Laura Agea, eurodeputata della Citta di Castello, chiede di investigare sull’impianto di cogenerazione di Gubbio “per verificare eventuali infrazioni”, poichè è un area “di interesse archeologico e di produzioni agroalimentari di eccellenza”.

“Investigare sulla realizzazione dell’impianto di cogenerazione di legno cippato nella frazione di San Marco (Gubbio) e sull’impatto negativo che tale struttura potrebbe avere all’interno dell’area”.

Questo l’obiettivo dell’interrogazione parlamentare che “a breve” sarà presentata alla Commissione europea dall’eurodeputata M5S della Città di Castello, Laura Agea, con l’appoggio dei consiglieri comunali pentastellati di Gubbio Sara Mariucci, Mauro Salciarini e Rodolfo Rughi.

“Così come denunciato dal gruppo M5S locale, questo impianto verrebbe edificato a pochi metri da una zona residenziale, da un’area di interesse archeologico e da produzioni agroalimentari di eccellenza come lo Zafferano di Gubbio”, scrive Agea in una nota.

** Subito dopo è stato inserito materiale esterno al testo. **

Context: an optimization exercise on an open-source flow, tuned for small area, a short achievable clock period and few clock cycles per item. The choices shown serve that exercise and are no tape-out recipe.
Where RTL was checked, it was by simulation tests only, not by an equivalence proof against the original.
No functional check of the RTL was part of runs 2 to 4.

## flow/design.v (module list and top-level ports; edited modules follow where they fit)
// module dense_layer: 2868 lines
// module dl_fa: 10 lines
// module dl_ha: 9 lines
module dense_layer #(
    parameter int NUM_INPUTS    = 4,
    parameter int NUM_OUTPUTS   = 4,
    parameter int FP_TOTAL_BITS = 16,
    parameter int FP_FRAC_BITS  = 8
) (
    input  logic                                                      clk,
    input  logic                                                      reset,
    input  logic                                                      start,
    input  logic [NUM_INPUTS-1:0][FP_TOTAL_BITS-1:0]                  input_vector,
    input  logic [NUM_OUTPUTS-1:0][NUM_INPUTS-1:0][FP_TOTAL_BITS-1:0] weight_matrix,
    input  logic [NUM_OUTPUTS-1:0][FP_TOTAL_BITS-1:0]                 bias_vector,
    output logic [NUM_OUTPUTS-1:0][FP_TOTAL_BITS-1:0]                 layer_out,
    output logic                                                      busy,
    output logic                                                      done
);
  // ...
==> flow/flow/run.sh <==
#!/bin/bash
# Own flow: the standard layout (standard.sh, unchanged synthesis), with
#  - port buffers of the smallest buffer cell instead of the default delay cell,
#  - the setup repair margin from flow/margin.txt, and any further ORFS make
#    variables listed one per line in flow/extra.txt.
# Every tool writes its full output under orfs/logs/; make's own output goes to flow.log here.
set -uo pipefail
MARGIN=$(cat flow/margin.txt 2>/dev/null || echo 5)
EXTRA=()
if [[ -f flow/extra.txt ]]; then
  while IFS= read -r line; do [[ -n "$line" ]] && EXTRA+=("$line"); done < flow/extra.txt
fi
bash standard.sh finish \
  "BUFFER_PORTS_ARGS=-buffer_cell sky130_fd_sc_hd__buf_1" \
  "SETUP_SLACK_MARGIN=$MARGIN" "${EXTRA[@]}" > flow.log 2>&1
rc=$?
cp -r orfs/logs flow_logs 2>/dev/null || true
exit $rc
==> flow/flow/extra.txt <==
SETUP_MOVE_SEQUENCE=unbuffer,sizeup,swap
==> flow/flow/margin.txt <==
6.0
==> flow/standard.sh <==
#!/bin/bash
# synth_recipe.tcl (not shown) runs the flow's synth.tcl, then flattens the netlist and writes it again
# the make line also repeats each setting of config.mk as NAME=value (left out here)
make -C /OpenROAD-flow-scripts/flow DESIGN_CONFIG=/design/flow/config.mk WORK_HOME=/design/flow/orfs CLKGATE_MAP_FILE= SYNTH_SCRIPT=/design/flow/synth_recipe.tcl "${@:-finish}"
==> flow/config.mk <==
export PLATFORM = sky130hd
export DESIGN_NAME = dense_layer
export DESIGN_NICKNAME = dense_layer
export VERILOG_FILES = /design/flow/design.v
export SDC_FILE = /design/flow/constraint.sdc
export NUM_CORES = 4
export LEC_CHECK = 0
export ABC_AREA = 1
export CAP_MARGIN = 20
export CORE_MARGIN = 2
export CORE_UTILIZATION = 40
export CTS_CLUSTER_DIAMETER = 120
export CTS_CLUSTER_SIZE = 24
export SETUP_SLACK_MARGIN = 5
export SLEW_MARGIN = 20
export SYNTH_HIERARCHICAL = 1
export SYNTH_MINIMUM_KEEP_SIZE = 0
export TNS_END_PERCENT = 0
==> flow/constraint.sdc <==
create_clock -name core_clock -period 10.0 [get_ports {clk}]
set_input_delay 2.0000 -clock core_clock [delete_from_list [all_inputs] [get_ports {clk}]]
set_output_delay 2.0000 -clock core_clock [all_outputs]
set_load 0.01 [all_outputs]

Secondo l’europarlamentare, la nuova struttura genererebbe “esalazioni derivanti dalla combustione delle biomasse legnose, oltre all’inquinamento acustico e alle emissioni di ulteriori polveri di legno e segatura derivanti dal processo stesso di cippatura”, per questo chiederà “esplicitamente alla Commissione europea di ricorrere ai suoi poteri di indagine per verificare eventuali infrazioni” della direttiva comunitaria sulle rinnovabili.